THE DATA:
Content starts
--- src/rtl/sha256_pkg.sv ---
// Shared types, constants and functions of the SHA-256 stream hasher.
// Used by the controller, the datapath and the top level; no dependencies.
`default_nettype none

package sha256_pkg;

    // Controller states
    typedef enum logic [2:0] {
        ST_IDLE,
        ST_PAD,
        ST_COMP,
        ST_ADD,
        ST_DIGEST
    } t_state;

    // Source of the byte shifted into the block buffer
    typedef enum logic [1:0] {
        SEL_DATA,
        SEL_PAD80,
        SEL_ZERO,
        SEL_LEN
    } t_byte_sel;

    // Controller to datapath commands
    typedef struct packed {
        logic      shift_en;    // shift one byte into the block buffer
        t_byte_sel byte_sel;
        logic      len_load;    // capture the message bit length
        logic      block_inc;   // one more full block absorbed
        logic      round_start; // load working vars from hash state
        logic      round_en;    // run one compression round
        logic      hash_add;    // fold working vars into hash state
        logic      digest_load; // move hash to output, restore IV
    } t_cmd;

    // Datapath to controller status
    typedef struct packed {
        logic [5:0] byte_cnt;   // bytes pending in the block buffer
        logic       round_last; // round 63 is running
        logic       out_busy;   // digest words still waiting
    } t_stat;

    localparam logic [5:0] LEN_POS = 6'd56; // first byte of the length field

    function automatic logic [31:0] ror32(input logic [31:0] x, input int unsigned n);
        return (x >> n) | (x << (32 - n));
    endfunction

    function automatic logic [31:0] big_sigma0(input logic [31:0] x);
        return ror32(x, 2) ^ ror32(x, 13) ^ ror32(x, 22);
    endfunction

    function automatic logic [31:0] big_sigma1(input logic [31:0] x);
        return ror32(x, 6) ^ ror32(x, 11) ^ ror32(x, 25);
    endfunction

    function automatic logic [31:0] small_sigma0(input logic [31:0] x);
        return ror32(x, 7) ^ ror32(x, 18) ^ (x >> 3);
    endfunction

    function automatic logic [31:0] small_sigma1(input logic [31:0] x);
        return ror32(x, 17) ^ ror32(x, 19) ^ (x >> 10);
    endfunction

    // Initial hash values
    function automatic logic [31:0] sha_iv(input logic [2:0] idx);
        logic [31:0] v;
        case (idx)
            3'd0: v = 32'h6a09e667;
            3'd1: v = 32'hbb67ae85;
            3'd2: v = 32'h3c6ef372;
            3'd3: v = 32'ha54ff53a;
            3'd4: v = 32'h510e527f;
            3'd5: v = 32'h9b05688c;
            3'd6: v = 32'h1f83d9ab;
            default: v = 32'h5be0cd19;
        endcase
        return v;
    endfunction

    // Round constants
    function automatic logic [31:0] sha_k(input logic [5:0] idx);
        logic [31:0] k;
        case (idx)
            6'd0:  k = 32'h428a2f98;  6'd1:  k = 32'h71374491;
            6'd2:  k = 32'hb5c0fbcf;  6'd3:  k = 32'he9b5dba5;
            6'd4:  k = 32'h3956c25b;  6'd5:  k = 32'h59f111f1;
            6'd6:  k = 32'h923f82a4;  6'd7:  k = 32'hab1c5ed5;
            6'd8:  k = 32'hd807aa98;  6'd9:  k = 32'h12835b01;
            6'd10: k = 32'h243185be;  6'd11: k = 32'h550c7dc3;
            6'd12: k = 32'h72be5d74;  6'd13: k = 32'h80deb1fe;
            6'd14: k = 32'h9bdc06a7;  6'd15: k = 32'hc19bf174;
            6'd16: k = 32'he49b69c1;  6'd17: k = 32'hefbe4786;
            6'd18: k = 32'h0fc19dc6;  6'd19: k = 32'h240ca1cc;
            6'd20: k = 32'h2de92c6f;  6'd21: k = 32'h4a7484aa;
            6'd22: k = 32'h5cb0a9dc;  6'd23: k = 32'h76f988da;
            6'd24: k = 32'h983e5152;  6'd25: k = 32'ha831c66d;
            6'd26: k = 32'hb00327c8;  6'd27: k = 32'hbf597fc7;
            6'd28: k = 32'hc6e00bf3;  6'd29: k = 32'hd5a79147;
            6'd30: k = 32'h06ca6351;  6'd31: k = 32'h14292967;
            6'd32: k = 32'h27b70a85;  6'd33: k = 32'h2e1b2138;
            6'd34: k = 32'h4d2c6dfc;  6'd35: k = 32'h53380d13;
            6'd36: k = 32'h650a7354;  6'd37: k = 32'h766a0abb;
            6'd38: k = 32'h81c2c92e;  6'd39: k = 32'h92722c85;
            6'd40: k = 32'ha2bfe8a1;  6'd41: k = 32'ha81a664b;
            6'd42: k = 32'hc24b8b70;  6'd43: k = 32'hc76c51a3;
            6'd44: k = 32'hd192e819;  6'd45: k = 32'hd6990624;
            6'd46: k = 32'hf40e3585;  6'd47: k = 32'h106aa070;
            6'd48: k = 32'h19a4c116;  6'd49: k = 32'h1e376c08;
            6'd50: k = 32'h2748774c;  6'd51: k = 32'h34b0bcb5;
            6'd52: k = 32'h391c0cb3;  6'd53: k = 32'h4ed8aa4a;
            6'd54: k = 32'h5b9cca4f;  6'd55: k = 32'h682e6ff3;
            6'd56: k = 32'h748f82ee;  6'd57: k = 32'h78a5636f;
            6'd58: k = 32'h84c87814;  6'd59: k = 32'h8cc70208;
            6'd60: k = 32'h90befffa;  6'd61: k = 32'ha4506ceb;
            6'd62: k = 32'hbef9a3f7;  default: k = 32'hc67178f2;
        endcase
        return k;
    endfunction

endpackage

`default_nettype wire

--- src/rtl/sha256_ctrl.sv ---
// Controller of the SHA-256 stream hasher: sequences absorb, padding,
// compression rounds and digest hand-off. Depends on sha256_pkg.
`default_nettype none

module sha256_ctrl
    import sha256_pkg::*;
(
    input  wire logic  i_clk,
    input  wire logic  i_rst_n,
    input  wire logic  i_in_valid,
    input  wire logic  i_action,
    output logic       o_in_ready,
    input  wire t_stat i_stat,
    output t_cmd       o_cmd
);

    t_state r_state, n_state;
    logic   r_fin;     // padding of a finished message in progress
    logic   r_first;   // next pad byte is 0x80
    logic   r_len_ok;  // current block carries the length field
    logic   w_accept;
    logic   w_blk_full;

    assign w_blk_full = (i_stat.byte_cnt == 6'd63);

    // Command and handshake outputs
    always_comb begin
        o_cmd      = '0;
        o_cmd.byte_sel = SEL_DATA;
        o_in_ready = 1'b0;
        w_accept   = 1'b0;
        case (r_state)
            ST_IDLE: begin
                // a finish waits until the previous digest has drained
                o_in_ready = !(i_action && i_stat.out_busy);
                w_accept   = i_in_valid && o_in_ready;
                if (w_accept) begin
                    if (!i_action) begin
                        o_cmd.shift_en = 1'b1;
                        if (w_blk_full) begin
                            o_cmd.block_inc   = 1'b1;
                            o_cmd.round_start = 1'b1;
                        end
                    end else begin
                        o_cmd.len_load = 1'b1;
                    end
                end
            end
            ST_PAD: begin
                o_cmd.shift_en = 1'b1;
                if (r_first) begin
                    o_cmd.byte_sel = SEL_PAD80;
                end else if (r_len_ok && (i_stat.byte_cnt >= LEN_POS)) begin
                    o_cmd.byte_sel = SEL_LEN;
                end else begin
                    o_cmd.byte_sel = SEL_ZERO;
                end
                if (w_blk_full) begin
                    o_cmd.block_inc   = 1'b1;
                    o_cmd.round_start = 1'b1;
                end
            end
            ST_COMP:   o_cmd.round_en    = 1'b1;
            ST_ADD:    o_cmd.hash_add    = 1'b1;
            ST_DIGEST: o_cmd.digest_load = 1'b1;
            default: ;
        endcase
    end

    // Next state
    always_comb begin
        n_state = r_state;
        case (r_state)
            ST_IDLE: begin
                if (w_accept) begin
                    if (i_action) begin
                        n_state = ST_PAD;
                    end else if (w_blk_full) begin
                        n_state = ST_COMP;
                    end
                end
            end
            ST_PAD: begin
                if (w_blk_full) begin
                    n_state = ST_COMP;
                end
            end
            ST_COMP: begin
                if (i_stat.round_last) begin
                    n_state = ST_ADD;
                end
            end
            ST_ADD: begin
                if (!r_fin) begin
                    n_state = ST_IDLE;
                end else if (r_len_ok) begin
                    n_state = ST_DIGEST;
                end else begin
                    n_state = ST_PAD;
                end
            end
            ST_DIGEST: n_state = ST_IDLE;
            default:   n_state = ST_IDLE;
        endcase
    end

    // State and padding flags
    always_ff @(posedge i_clk) begin
        if (!i_rst_n) begin
            r_state  <= ST_IDLE;
            r_fin    <= 1'b0;
            r_first  <= 1'b0;
            r_len_ok <= 1'b0;
        end else begin
            r_state <= n_state;
            if (w_accept && i_action) begin
                r_fin    <= 1'b1;
                r_first  <= 1'b1;
                r_len_ok <= (i_stat.byte_cnt < LEN_POS);
            end
            if (r_state == ST_PAD) begin
                r_first <= 1'b0;
            end
            if ((r_state == ST_ADD) && r_fin) begin
                r_len_ok <= 1'b1;
            end
            if (r_state == ST_DIGEST) begin
                r_fin <= 1'b0;
            end
        end
    end

endmodule

`default_nettype wire

--- src/rtl/sha256_dp.sv ---
// Datapath of the SHA-256 stream hasher: block buffer and message schedule,
// round logic, hash state and digest output register. Depends on sha256_pkg.
`default_nettype none

module sha256_dp
    import sha256_pkg::*;
(
    input  wire logic        i_clk,
    input  wire logic        i_rst_n,
    input  wire t_cmd        i_cmd,
    output t_stat            o_stat,
    input  wire logic [7:0]  i_data_byte,
    output logic             o_out_valid,
    input  wire logic        i_out_ready,
    output logic [31:0]      o_out_word,
    output logic [2:0]       o_out_index,
    output logic             o_out_last
);

    logic [511:0] r_blk;       // 64-byte buffer, later the 16-word schedule
    logic [5:0]   r_cnt;
    logic [63:0]  r_len;
    logic [54:0]  r_blocks;    // full blocks absorbed, bit count / 512
    logic [31:0]  r_hash [8];
    logic [31:0]  r_v [8];     // working variables a..h
    logic [5:0]   r_rnd;
    logic [31:0]  r_out [8];
    logic         r_out_vld;
    logic [2:0]   r_out_idx;

    logic [7:0]   w_byte;
    logic [31:0]  w_w0, w_w1, w_w9, w_w14, w_wnew;
    logic [31:0]  w_t1, w_t2, w_ch, w_maj;
    logic         w_out_acc;

    // Byte source
    always_comb begin
        case (i_cmd.byte_sel)
            SEL_DATA:  w_byte = i_data_byte;
            SEL_PAD80: w_byte = 8'h80;
            SEL_ZERO:  w_byte = 8'h00;
            SEL_LEN:   w_byte = r_len[63:56];
            default:   w_byte = 8'h00;
        endcase
    end

    // Schedule taps: word 0 is the oldest
    assign w_w0   = r_blk[511:480];
    assign w_w1   = r_blk[479:448];
    assign w_w9   = r_blk[223:192];
    assign w_w14  = r_blk[63:32];
    assign w_wnew = small_sigma1(w_w14) + w_w9 + small_sigma0(w_w1) + w_w0;

    // One compression round
    assign w_ch  = (r_v[4] & r_v[5]) ^ (~r_v[4] & r_v[6]);
    assign w_maj = (r_v[0] & r_v[1]) ^ (r_v[0] & r_v[2]) ^ (r_v[1] & r_v[2]);
    assign w_t1  = r_v[7] + big_sigma1(r_v[4]) + w_ch + sha_k(r_rnd) + w_w0;
    assign w_t2  = big_sigma0(r_v[0]) + w_maj;

    // Buffer / schedule shift line and length field
    always_ff @(posedge i_clk) begin
        if (i_cmd.shift_en) begin
            r_blk <= {r_blk[503:0], w_byte};
        end else if (i_cmd.round_en) begin
            r_blk <= {r_blk[479:0], w_wnew};
        end
        if (i_cmd.len_load) begin
            r_len <= {r_blocks, r_cnt, 3'b000};
        end else if (i_cmd.shift_en && (i_cmd.byte_sel == SEL_LEN)) begin
            r_len <= {r_len[55:0], 8'h00};
        end
    end

    // Byte and block counters
    always_ff @(posedge i_clk) begin
        if (!i_rst_n) begin
            r_cnt    <= '0;
            r_blocks <= '0;
        end else begin
            if (i_cmd.shift_en) begin
                r_cnt <= r_cnt + 6'd1;
            end
            if (i_cmd.digest_load) begin
                r_blocks <= '0;
            end else if (i_cmd.block_inc) begin
                r_blocks <= r_blocks + 55'd1;
            end
        end
    end

    // Working variables and round counter
    always_ff @(posedge i_clk) begin
        if (i_cmd.round_start) begin
            for (int i = 0; i < 8; i++) begin
                r_v[i] <= r_hash[i];
            end
            r_rnd <= '0;
        end else if (i_cmd.round_en) begin
            r_v[7] <= r_v[6];
            r_v[6] <= r_v[5];
            r_v[5] <= r_v[4];
            r_v[4] <= r_v[3] + w_t1;
            r_v[3] <= r_v[2];
            r_v[2] <= r_v[1];
            r_v[1] <= r_v[0];
            r_v[0] <= w_t1 + w_t2;
            r_rnd  <= r_rnd + 6'd1;
        end
    end

    // Hash state
    always_ff @(posedge i_clk) begin
        if (!i_rst_n || i_cmd.digest_load) begin
            for (int i = 0; i < 8; i++) begin
                r_hash[i] <= sha_iv(3'(i));
            end
        end else if (i_cmd.hash_add) begin
            for (int i = 0; i < 8; i++) begin
                r_hash[i] <= r_hash[i] + r_v[i];
            end
        end
    end

    // Digest output register, word 0 first
    assign w_out_acc = r_out_vld && i_out_ready;

    always_ff @(posedge i_clk) begin
        if (i_cmd.digest_load) begin
            for (int i = 0; i < 8; i++) begin
                r_out[i] <= r_hash[i];
            end
        end else if (w_out_acc) begin
            for (int i = 0; i < 7; i++) begin
                r_out[i] <= r_out[i + 1];
            end
        end
    end

    always_ff @(posedge i_clk) begin
        if (!i_rst_n) begin
            r_out_vld <= 1'b0;
            r_out_idx <= '0;
        end else if (i_cmd.digest_load) begin
            r_out_vld <= 1'b1;
            r_out_idx <= '0;
        end else if (w_out_acc) begin
            r_out_idx <= r_out_idx + 3'd1;
            if (r_out_idx == 3'd7) begin
                r_out_vld <= 1'b0;
            end
        end
    end

    assign o_out_valid = r_out_vld;
    assign o_out_word  = r_out[0];
    assign o_out_index = r_out_idx;
    assign o_out_last  = (r_out_idx == 3'd7);

    assign o_stat.byte_cnt   = r_cnt;
    assign o_stat.round_last = (r_rnd == 6'd63);
    assign o_stat.out_busy   = r_out_vld;

endmodule

`default_nettype wire

--- src/rtl/sha256_stream_hasher_core.sv ---
// SHA-256 stream hasher: absorbs one message byte per input transaction and
// delivers the 256-bit digest as eight 32-bit words when a finish transaction
// arrives. Bytes are taken one per cycle while the controller is idle; the
// 64th byte of a block starts the compression, which runs one round per cycle
// in a single shared round unit, after which the ADD state folds the result
// into the hash state; the input stalls through both. A finish stalls the
// input while padding bytes are shifted in one per cycle (64 minus the
// pending bytes, plus 64 more when 56 or more were pending), each padded block
// is compressed, and the DIGEST state moves the digest to the output
// register. The eight words then drain at the output's pace while new message
// bytes are already accepted; a further finish waits for the drain to end.
// Depends on sha256_pkg, sha256_ctrl and sha256_dp.
`default_nettype none

module sha256_stream_hasher_core
    import sha256_pkg::*;
(
    input  wire logic        i_clk,
    input  wire logic        i_rst_n,
    input  wire logic        i_s_axis_tvalid,
    output logic             o_s_axis_tready,
    input  wire logic [7:0]  i_s_axis_tdata,   // [7:0] data_byte
    input  wire logic [0:0]  i_s_axis_tuser,   // [0] action (0 absorb, 1 finish)
    output logic             o_m_axis_tvalid,
    input  wire logic        i_m_axis_tready,
    output logic [31:0]      o_m_axis_tdata,   // [31:0] digest_word
    output logic [2:0]       o_m_axis_tuser,   // [2:0] word_index
    output logic             o_m_axis_tlast    // last_word
);

    t_cmd  w_cmd;
    t_stat w_stat;

    // Sequencer
    sha256_ctrl u_ctrl (
        .i_clk      (i_clk),
        .i_rst_n    (i_rst_n),
        .i_in_valid (i_s_axis_tvalid),
        .i_action   (i_s_axis_tuser[0]),
        .o_in_ready (o_s_axis_tready),
        .i_stat     (w_stat),
        .o_cmd      (w_cmd)
    );

    // Buffer, rounds, hash state and output register
    sha256_dp u_dp (
        .i_clk       (i_clk),
        .i_rst_n     (i_rst_n),
        .i_cmd       (w_cmd),
        .o_stat      (w_stat),
        .i_data_byte (i_s_axis_tdata),
        .o_out_valid (o_m_axis_tvalid),
        .i_out_ready (i_m_axis_tready),
        .o_out_word  (o_m_axis_tdata),
        .o_out_index (o_m_axis_tuser),
        .o_out_last  (o_m_axis_tlast)
    );

    // A finish transaction is never taken while a digest is still draining
    a_finish_no_overlap: assert property (@(posedge i_clk) disable iff (!i_rst_n)
        i_s_axis_tvalid && o_s_axis_tready && i_s_axis_tuser[0] |-> !o_m_axis_tvalid)
        else $error("finish accepted while digest still pending");

    // Input is stalled while compression rounds run
    a_stall_in_rounds: assert property (@(posedge i_clk) disable iff (!i_rst_n)
        w_cmd.round_en |-> !o_s_axis_tready)
        else $error("input ready during compression");

    // Digest words come out in order without gaps
    a_word_order: assert property (@(posedge i_clk) disable iff (!i_rst_n)
        o_m_axis_tvalid && i_m_axis_tready && !o_m_axis_tlast |=>
        o_m_axis_tvalid && (o_m_axis_tuser == 3'($past(o_m_axis_tuser) + 3'd1)))
        else $error("digest word sequence broken");

endmodule

`default_nettype wire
Content ends
TASK: Some lines above contain the word "accepted". Copy each of them.

RESPONSE TO THIS EXERCISE:
// bytes are already accepted; a further finish waits for the drain to end.
        else $error("finish accepted while digest still pending");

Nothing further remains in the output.